Enviada em 07/08/2020

Em 2017, o Brasil viveu, em determinadas regiões, um surto de caso de febre amarela, doença até então controlada no país. Esse fenômeno movimentou diversos debates acerca do reaparecimento de enfermidades erradicas, que passam a sobrecarregar o já fragilizado sistema de saúde brasileiro. Nesse sentido, a falta de saneamento básico e, também, a falta de instrução por parte da população.

Existem vários fatores que contribuem para o reaparecimento de doenças, um dos principais é a falta de saneamento básico. Em regiões onde não há tratamento de esgoto, água potável, limpeza urbana, coleta de lixo, a probabilidade de procriação de vírus e bactérias é muito maior. É relevante destacar que todo esse transtorno poderia ser evitado, todavia, o descaso das políticas de saúde pública impossibilitam a vigilância epidemiológica contínua. Com efeito, vale pontuar a ideia de Nenê Bronson, que afirma que o saneamento básico eficiente é um dos melhores benefícios que um município pode possuir.

Ademais, a falta de conhecimento da população corrobora com as chances de epidemias. Além dos cidadãos que temem as vacinas, existem aqueles que não creem na eficácia delas ou não creem terem chances de contraírem as doenças, e o principal motivador é o acesso a dados que as convençam e as deixem cientes da gravidade de tais enfermidades. Segundo a Organização Mundial da Saúde, uma em cada cinco crianças, no mundo, não são imunizadas; referente a febre amarela. Dessa forma, nota-se que a ignorância pode e está conseguindo afetar inúmeras pessoas.

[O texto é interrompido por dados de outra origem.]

`config.mk`:
```
export PLATFORM = sky130hd
export DESIGN_NAME = uvmt_cv32e40s_pma_lookup_sequencer
export DESIGN_NICKNAME = d
export VERILOG_FILES = /design/src/rtl/uvmt_cv32e40s_pma_lookup_sequencer.sv
export SDC_FILE = /design/constraint.sdc
export NUM_CORES = 1
export LEC_CHECK = 0
export BUFFER_PORTS_ARGS = -buffer_cell sky130_fd_sc_hd__buf_2
export CAP_MARGIN = 20
export CORE_UTILIZATION = 47
export CTS_CLUSTER_DIAMETER = 150
export CTS_CLUSTER_SIZE = 24
export DETAILED_ROUTE_END_ITERATION = 10
export PLACE_DENSITY = 0.87
export SETUP_SLACK_MARGIN = 0.4
export SYNTH_ARGS = -nofsm -noshare
export SYNTH_HDL_FRONTEND = slang
export SYNTH_SLANG_ARGS = --single-unit
```
`constraint.sdc`:
```
create_clock -name clk -period 1.7 [get_ports clk]
set_input_delay 0.51 -clock clk [delete_from_list [all_inputs] [get_ports clk]]
set_output_delay 0.51 -clock clk [all_outputs]
set_load 0.01 [all_outputs]
```
`src/rtl/uvmt_cv32e40s_pma_lookup_sequencer.sv`:
```
// uvmt_cv32e40s_pma_lookup_sequencer
// Shares one combinational PMA model between the instruction-fetch requester
// and the data (LSU) requester. Word-crossing misaligned data accesses become
// two word-granular lookups. One combined verdict is returned per request.
//
// Ports:
//   clk, rst                   clock, synchronous active-high reset
//   i_req_*                    instruction lookup request (valid/ready, addr)
//   d_req_*                    data lookup request (valid/ready, addr, size, load)
//   lu_*  (out)                lookup drive towards the PMA model
//   lu_allow, lu_main (in)     same-cycle PMA model verdict
//   rsp_* (valid/ready)        combined verdict: src, allow, main, split, fault half
module uvmt_cv32e40s_pma_lookup_sequencer #(
  parameter bit RR_ENABLE = 1'b1
) (
  input  logic                  clk,
  input  logic                  rst,
  input  logic                  i_req_valid,
  output logic                  i_req_ready,
  input  logic [31:0]           i_req_addr,
  input  logic                  d_req_valid,
  output logic                  d_req_ready,
  input  logic [31:0]           d_req_addr,
  input  logic [1:0]            d_req_size,
  input  logic                  d_req_load,
  output logic                  lu_valid,
  output logic [31:0]           lu_addr,
  output logic                  lu_is_instr,
  output logic                  lu_load,
  output logic                  lu_misaligned,
  input  logic                  lu_allow,
  input  logic                  lu_main,
  output logic                  rsp_valid,
  input  logic                  rsp_ready,
  output logic                  rsp_src,
  output logic                  rsp_allow,
  output logic                  rsp_main,
  output logic                  rsp_split,
  output logic                  rsp_fault_half
);

  localparam int unsigned ADDR_W = 32;
  localparam int unsigned WORD_W = ADDR_W - 2;

  typedef enum logic [1:0] {IDLE, LU0, LU1, RESP} state_e;

  state_e              state_q, state_d;
  logic                last_grant_q, last_grant_d;  // 1 = data
  logic                cap_data_q, cap_data_d;
  logic [ADDR_W-1:0]   cap_addr_q, cap_addr_d;
  logic                cap_split_q, cap_split_d;
  logic                h0_main_q, h0_main_d;
  logic                lu_valid_q, lu_valid_d;
  logic [ADDR_W-1:0]   lu_addr_q, lu_addr_d;
  logic                lu_is_instr_q, lu_is_instr_d;
  logic                lu_load_q, lu_load_d;
  logic                lu_mis_q, lu_mis_d;
  logic                rsp_valid_q, rsp_valid_d;
  logic                rsp_src_q, rsp_src_d;
  logic                rsp_allow_q, rsp_allow_d;
  logic                rsp_main_q, rsp_main_d;
  logic                rsp_split_q, rsp_split_d;
  logic                rsp_fh_q, rsp_fh_d;

  logic                gnt_data_c;
  logic                gnt_instr_c;
  logic [2:0]          d_bytes_c;
  logic                d_split_c;
  logic                d_mis_c;
  logic [ADDR_W-1:0]   lu1_addr_c;

  // Arbitration: on contention round-robin flips away from the last winner
  always_comb begin
    gnt_data_c  = d_req_valid && (!i_req_valid || !RR_ENABLE || !last_grant_q);
    gnt_instr_c = i_req_valid && !gnt_data_c;
  end

  assign i_req_ready = !rst && (state_q == IDLE) && gnt_instr_c;
  assign d_req_ready = !rst && (state_q == IDLE) && gnt_data_c;

  // Data access geometry: size encoding 3 behaves as word
  always_comb begin
    case (d_req_size)
      2'd0:    d_bytes_c = 3'd1;
      2'd1:    d_bytes_c = 3'd2;
      default: d_bytes_c = 3'd4;
    endcase
    d_split_c = (3'({1'b0, d_req_addr[1:0]}) + d_bytes_c) > 3'd4;
    d_mis_c   = ((d_req_size == 2'd1) && d_req_addr[0]) ||
                (d_req_size[1] && (d_req_addr[1:0] != 2'b00));
  end

  // Second half starts at the next word; wraps at the top of the address space
  assign lu1_addr_c = {cap_addr_q[ADDR_W-1:2] + WORD_W'(1), 2'b00};

  // Next-state and registered output computation
  always_comb begin
    state_d       = state_q;
    last_grant_d  = last_grant_q;
    cap_data_d    = cap_data_q;
    cap_addr_d    = cap_addr_q;
    cap_split_d   = cap_split_q;
    h0_main_d     = h0_main_q;
    lu_valid_d    = lu_valid_q;
    lu_addr_d     = lu_addr_q;
    lu_is_instr_d = lu_is_instr_q;
    lu_load_d     = lu_load_q;
    lu_mis_d      = lu_mis_q;
    rsp_valid_d   = rsp_valid_q;
    rsp_src_d     = rsp_src_q;
    rsp_allow_d   = rsp_allow_q;
    rsp_main_d    = rsp_main_q;
    rsp_split_d   = rsp_split_q;
    rsp_fh_d      = rsp_fh_q;

    case (state_q)
      IDLE: begin
        if (gnt_data_c || gnt_instr_c) begin
          state_d       = LU0;
          last_grant_d  = gnt_data_c;
          cap_data_d    = gnt_data_c;
          cap_addr_d    = gnt_data_c ? d_req_addr : i_req_addr;
          cap_split_d   = gnt_data_c && d_split_c;
          lu_valid_d    = 1'b1;
          lu_addr_d     = gnt_data_c ? d_req_addr : i_req_addr;
          lu_is_instr_d = !gnt_data_c;
          lu_load_d     = gnt_data_c && d_req_load;
          lu_mis_d      = gnt_data_c && d_mis_c;
        end
      end
      LU0: begin
        if (cap_split_q && lu_allow) begin
          state_d   = LU1;
          h0_main_d = lu_main;
          lu_addr_d = lu1_addr_c;
        end else begin
          // Unsplit, or half 0 faulted: half 1 is never looked up
          state_d       = RESP;
          lu_valid_d    = 1'b0;
          lu_addr_d     = '0;
          lu_is_instr_d = 1'b0;
          lu_load_d     = 1'b0;
          lu_mis_d      = 1'b0;
          rsp_valid_d   = 1'b1;
          rsp_src_d     = cap_data_q;
          rsp_allow_d   = lu_allow;
          rsp_main_d    = lu_main;
          rsp_split_d   = cap_split_q;
          rsp_fh_d      = 1'b0;
        end
      end
      LU1: begin
        state_d       = RESP;
        lu_valid_d    = 1'b0;
        lu_addr_d     = '0;
        lu_is_instr_d = 1'b0;
        lu_load_d     = 1'b0;
        lu_mis_d      = 1'b0;
        rsp_valid_d   = 1'b1;
        rsp_src_d     = cap_data_q;
        rsp_allow_d   = lu_allow;
        rsp_main_d    = h0_main_q && lu_main;
        rsp_split_d   = 1'b1;
        rsp_fh_d      = !lu_allow;
      end
      RESP: begin
        if (rsp_ready) begin
          state_d     = IDLE;
          rsp_valid_d = 1'b0;
          rsp_src_d   = 1'b0;
          rsp_allow_d = 1'b0;
          rsp_main_d  = 1'b0;
          rsp_split_d = 1'b0;
          rsp_fh_d    = 1'b0;
        end
      end
      default: state_d = IDLE;
    endcase
  end

  // State and output registers; reset drops any in-flight request
  always_ff @(posedge clk) begin
    if (rst) begin
      state_q       <= IDLE;
      last_grant_q  <= 1'b1;
      cap_data_q    <= 1'b0;
      cap_addr_q    <= '0;
      cap_split_q   <= 1'b0;
      h0_main_q     <= 1'b0;
      lu_valid_q    <= 1'b0;
      lu_addr_q     <= '0;
      lu_is_instr_q <= 1'b0;
      lu_load_q     <= 1'b0;
      lu_mis_q      <= 1'b0;
      rsp_valid_q   <= 1'b0;
      rsp_src_q     <= 1'b0;
      rsp_allow_q   <= 1'b0;
      rsp_main_q    <= 1'b0;
      rsp_split_q   <= 1'b0;
      rsp_fh_q      <= 1'b0;
    end else begin
      state_q       <= state_d;
      last_grant_q  <= last_grant_d;
      cap_data_q    <= cap_data_d;
      cap_addr_q    <= cap_addr_d;
      cap_split_q   <= cap_split_d;
      h0_main_q     <= h0_main_d;
      lu_valid_q    <= lu_valid_d;
      lu_addr_q     <= lu_addr_d;
      lu_is_instr_q <= lu_is_instr_d;
      lu_load_q     <= lu_load_d;
      lu_mis_q      <= lu_mis_d;
      rsp_valid_q   <= rsp_valid_d;
      rsp_src_q     <= rsp_src_d;
      rsp_allow_q   <= rsp_allow_d;
      rsp_main_q    <= rsp_main_d;
      rsp_split_q   <= rsp_split_d;
      rsp_fh_q      <= rsp_fh_d;
    end
  end

  assign lu_valid       = lu_valid_q;
  assign lu_addr        = lu_addr_q;
  assign lu_is_instr    = lu_is_instr_q;
  assign lu_load        = lu_load_q;
  assign lu_misaligned  = lu_mis_q;
  assign rsp_valid      = rsp_valid_q;
  assign rsp_src        = rsp_src_q;
  assign rsp_allow      = rsp_allow_q;
  assign rsp_main       = rsp_main_q;
  assign rsp_split      = rsp_split_q;
  assign rsp_fault_half = rsp_fh_q;

endmodule

```
==> flow_summary.toml, run 1 <==
[layout]
layout-drive-gt1-share_pct = 67.83
fillers = 288
largest_reg_flops = 32
fin_util_pct = 89.35
syn_to_final_growth_pct = 81.97
nets = 764

[timing]
max_freq_ghz = 0.4974
finalHoldWorstSlack_ps = 415.6
maxSlewHeadroom_pct = 66.03
slew_viol_final = 0
setup_violations = 76
hold_viol = 0
min_period_over_period_pct = 118.3
skew_ps = 12.29
layout_min_cycle_time_ps = 2010
rsz0062_at_grt = "yes"
setup_ws_ps = -310.3
tightest_slew_ps = 509.5

[route]
routed_wl_um = 22860
avgRoutedWirePerCell_um = 28.83
ant_nets = 0
firstDrtPassIters = 7
via_count = 5580
drc = 0
viasPerCell = 7.037
drt_iter0_drc = 720

[setup_path]
start_kind = "register"
end_kind = "primary output"
cp.arrival_ps = 1500
cp.required_ps = 1190
slowest_stage = "dfxtp_2"
max_stage_delay_ps = 350
worstSetupPathType = "register to primary output"
crit_path_cell_trace = "inv_2 -> ha_4 -> buf_8 -> nor4bb_4 -> buf_2"
path_max_fanout = 4

[min_path]
min_path_type = "input pin to register"

[grt]
antenna_found_initial = 1
grt_max_degree = 29
use_met2_pct = 67.50
globalRoute.busiestLayer = "met2"
grtUsageMet1_pct = 44.18
grt_pass1_vias = 5031
grt_first_pass_wirelength_um = 26770
globalRouteMet3Util_pct = 8.373
grt_overflow = 0
grt_use_total_pct = 39.71

[place]
dp_hpwl_um = 8275
place.gp.congestion = 0.8272
numPortBuffers = 117

[yosys]
synth_top_cell_area_share_pct = 38.13
syn_area_sq_mm = 0.004095
synth.most_common_cell = "dfxtp_1"
synth.distinct_cells = 48
yosys_warnings = 0
synth_compound_area_share_pct = 16.80
synth_area_leaders = "dfxtp_1, mux2i_1, mux2_2"
synth-edff-count = 0
syn-num-nets = 530
synth_simple_gate_area_share_pct = 18.79
syn_inst = 449
synth_ff_type = "dfxtp_1"
muxShareOfSynthArea_pct = 13.08
synth.ff_latch_count = 78
yosys.area.top_type = "dfxtp_1"
synth_xor_area_share_pct = 6.202
syn_avg_cell_area_sq_um = 9.121
ys_async_sr_fraction_pct = 0
synth_seq_area_share_pct = 38.13
synthAdderAreaFrac_pct = 2.322
ys_top_cells_by_count = "dfxtp_1, nor2_1, nand2_1, mux2i_1, a21oi_1"
synth_top_family_by_area = "simple AND/OR/NAND/NOR gates"

[pwr]
powerDensity_mw_per_mm2 = 1626
irDropWorstVdd_mv = 0.9993
leakagePower_uw = 0.003191

[run_status]
status = "finished, violations left"
violations = "setup timing"

[die]
dieArea_sq_mm = 0.009091
core_area_sq_mm = 0.008341
ios = 118
fp.dieW_um = 95.35
num_rows = 33
initial_core_util_pct = 49.10
die_h_um = 95.35

[clocking]
cts_tree = "done"
clock_latency_ps = 370
cts_htree_levels = 3
cts_buffers = 9
cts_sinks = 78
clock_path_buffers = 2
ctsRootBufferMaster = "clkbuf_8"
path_clk_slew_ps = 90

[run]
maxCapViolCount = 0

Portanto, é necessário que o governo aumente os recursos financeiros destinados ao Ministério da Saúde, para que o Estado promova uma vigilância epidemiológica permanente e implante o saneamento básico em todos os municípios brasileiros, com a finalidade de acabar com a proliferação dessas doenças. No mais, urge a imprescindibilidade de o Ministério da Saúde, seja pela mídia ou por outros meios de comunicação, informar sobre a necessidade da vacinação, e os riscos de ignorá-la. Dessa forma, a população barsileira estará protegida dessas epidemias.